これまで感じたことのない不安と焦燥が、アルゼンを困惑させていた。このようなものは全く自分らしくない、見知らぬ不快な感情だった。
結局、ジェルニエの次の男とのダンスが終わると、アルゼンはリズベットの傍らに歩み寄った。
「少し休んだ方がいい。あそこに、お前の好きな海鳥の卵がある」
「わかりましたわ」
リズベットは素直にアルゼンの手を取り、彼に導かれるまま移動した。アルゼンは海鳥の卵を自らエッグスタンドに立て、エッグスプーンを添えて彼女に手渡した。
「ん、美味しいですね」
リズベットが美味そうに食べる姿を見ると、先ほどまでの不安と焦燥が嘘のように霧散していった。ジェルニエとの間にどんな会話が交わされたのか、何が彼女を笑顔にさせたのか、気になって仕方がなかったが、それを口にすることなど到底できなかった。
*** ***
(どういうわけか、いつもより親切ね)
アルゼンが勧めてくれるままに料理を口にし、飲み物を嗜みながら、リズベットは彼の顔を盗み見た。
(人前だからって、わざわざ態度を取り繕うような人ではないけれど……)
どのみち覚悟を決めてしでかしたことだ。今は夜会を楽しもうと決めたリズベットは、会場を見渡した。
盛大な夜会だった。華やかな衣装で着飾った人々が踊る姿は、まるで映画の一場面のようだった。
ある男性の手を取って踊っているシャイナの姿が見えた。
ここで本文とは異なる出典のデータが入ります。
From an optimization exercise on the open Yosys and OpenROAD flow, aimed at small area and a short achievable clock period; shortcuts taken in it are not production practice. Only simulation tests tie the RTL to the original design; equivalence was not proved. Power figures rest on the tool's default switching activity, not on a simulated workload.

## v3
==> flow/design.v (excerpt) <==
module EX (
    input clk,
    input rst_n,
    input en,
    input stage_ID_EX__EX_regwrite,
    input stage_ID_EX__EX_memtoreg,
    input stage_ID_EX__EX_memread,
    input stage_ID_EX__EX_memwrite,
    input stage_ID_EX__EX_alusrc,
    input [1:0] stage_ID_EX__EX_aluop,
    input stage_ID_EX__EX_regdst,
    input stage_ID_EX__EX_sys_en,
    input [31:0]stage_ID_EX__EX_rs_data,
    input [31:0]stage_ID_EX__EX_rt_data,
    input [4:0]stage_ID_EX__EX_rs_id,
    input [4:0]stage_ID_EX__EX_rt_id,
    input [4:0]stage_ID_EX__EX_rd_id,
    input [31:0]stage_ID_EX__EX_sign_ext,
    input [2:0]stage_ID_EX__EX_funct3,
    input sys__EX_done,
    output reg stage_EX_MEM__MEM_regwrite,
    output reg stage_EX_MEM__MEM_memtoreg,
    output reg stage_EX_MEM__MEM_memread,
    output reg stage_EX_MEM__MEM_memwrite,
    output reg [31:0] stage_EX_MEM__MEM_alures,
    output reg [31:0] stage_EX_MEM__MEM_store_data,
    output reg [4:0]  stage_EX_MEM__MEM_rd_id,
    output EX__HDUbr_regwrite,
    output EX__HDU_memread,
    output [4:0] EX__HDU_HDUbr_rd_id,
    output EX_stall_for_sys,
    input  FU__EX_rs_wb,
    input  FU__EX_rs_mem,
    input  FU__EX_rt_wb,
    input  FU__EX_rt_mem,
    input [31:0]  WB__EX_for_help,
    input [31:0]  MEM__EX_for_help
);
wire rs_m = FU__EX_rs_mem;
wire rs_w = ~FU__EX_rs_mem & FU__EX_rs_wb;
wire rs_d = ~FU__EX_rs_mem & ~FU__EX_rs_wb;
wire rt_m = FU__EX_rt_mem;
wire rt_w = ~FU__EX_rt_mem & FU__EX_rt_wb;
wire rt_d = ~FU__EX_rt_mem & ~FU__EX_rt_wb;
wire [31:0] rs = (MEM__EX_for_help & {32{rs_m}}) | (WB__EX_for_help & {32{rs_w}}) |
                 (stage_ID_EX__EX_rs_data & {32{rs_d}});
wire [31:0] rt = (MEM__EX_for_help & {32{rt_m}}) | (WB__EX_for_help & {32{rt_w}}) |
                 (stage_ID_EX__EX_rt_data & {32{rt_d}});
wire [31:0] b  = stage_ID_EX__EX_alusrc ? stage_ID_EX__EX_sign_ext : rt;
wire [4:0] op = {stage_ID_EX__EX_aluop, stage_ID_EX__EX_funct3};
wire op_add = (op == 5'b00000) | (op == 5'b01000);
wire op_sub = (op == 5'b10000);
wire op_sll = (op == 5'b01001);
wire op_srl = (op == 5'b01101);
wire op_sra = (op == 5'b10101);
wire op_xor = (op == 5'b01100);
  ...
export LEC_CHECK = 0
export ABC_AREA = 1
export CAP_MARGIN = 20
export CORE_MARGIN = 2
export CORE_UTILIZATION = 40
export SETUP_SLACK_MARGIN = 1.5
export SLEW_MARGIN = 20
create_clock -name core_clock -period 5.2 [get_ports {clk}]
standard.sh (not shown) runs the stock make flow with config.mk's settings and CLKGATE_MAP_FILE= SYNTH_SCRIPT=/design/flow/synth_recipe.tcl, a recipe that flattens the netlist after the stock synthesis.
==> flow/flow/run.sh <==
#!/bin/bash
# Standard layout with three changes: synthesis maps the logic with its own ABC
# script (flow/synth.tcl, flow/map.abc), ports are buffered with the smallest
# buffer, and CTS adds no dummy loads.
set -o pipefail
export EX_ABC_SCRIPT=$PWD/flow/map.abc
bash standard.sh \
  SYNTH_SCRIPT=$PWD/flow/synth.tcl \
  BUFFER_PORTS_ARGS="-buffer_cell sky130_fd_sc_hd__buf_1" \
  CTS_ARGS="-sink_clustering_enable -repair_clock_nets -dont_use_dummy_load" \
  finish > flow_standard.log 2>&1
==> flow/flow/map.abc <==
strash
dch
map -B 0.9
topo
==> flow/flow/synth.tcl <==
proc synth {args} { yosys synth -nofsm -noshare {*}$args }
proc abc {args} {
  set i [lsearch -exact $args -script]
  if {$i >= 0} { lset args [expr {$i + 1}] $::env(EX_ABC_SCRIPT) }
  yosys abc {*}$args
}
source $::env(SCRIPTS_DIR)/synth.tcl
# left out here: clear keep_hierarchy, flatten, clean up, hide names made inside functions, write 1_2_yosys.v
Looking at the reports, v3 completed the entire flow and the layout it produced met the timing, design-rule and antenna checks.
シャイナの人気は今日も相変わらずで、若い男たちの熱い視線を一身に浴びていた。
(夜会なんて面倒くさいってこぼしていた割には、ずいぶん楽しんでいるじゃない?)
リズベットはアルゼンの後ろに控えているテイトンに声をかけた。
「テイトン子爵は踊らないのですか?」
「あ、ええ、そのうちに」
平然を装ってはいるものの、テイトンの視線は頻繁にシャイナの方へと向いていた。
「シャイナのところへ行って、声をかけてあげてくださいな。見知らぬ人ばかりで、少し気後れしているようですから……」
リズベットの勧めに、テイトンは一瞬ためらうような素振りを見せたが、アルゼンに目礼をすると、シャイナがいる方向へと歩き出した。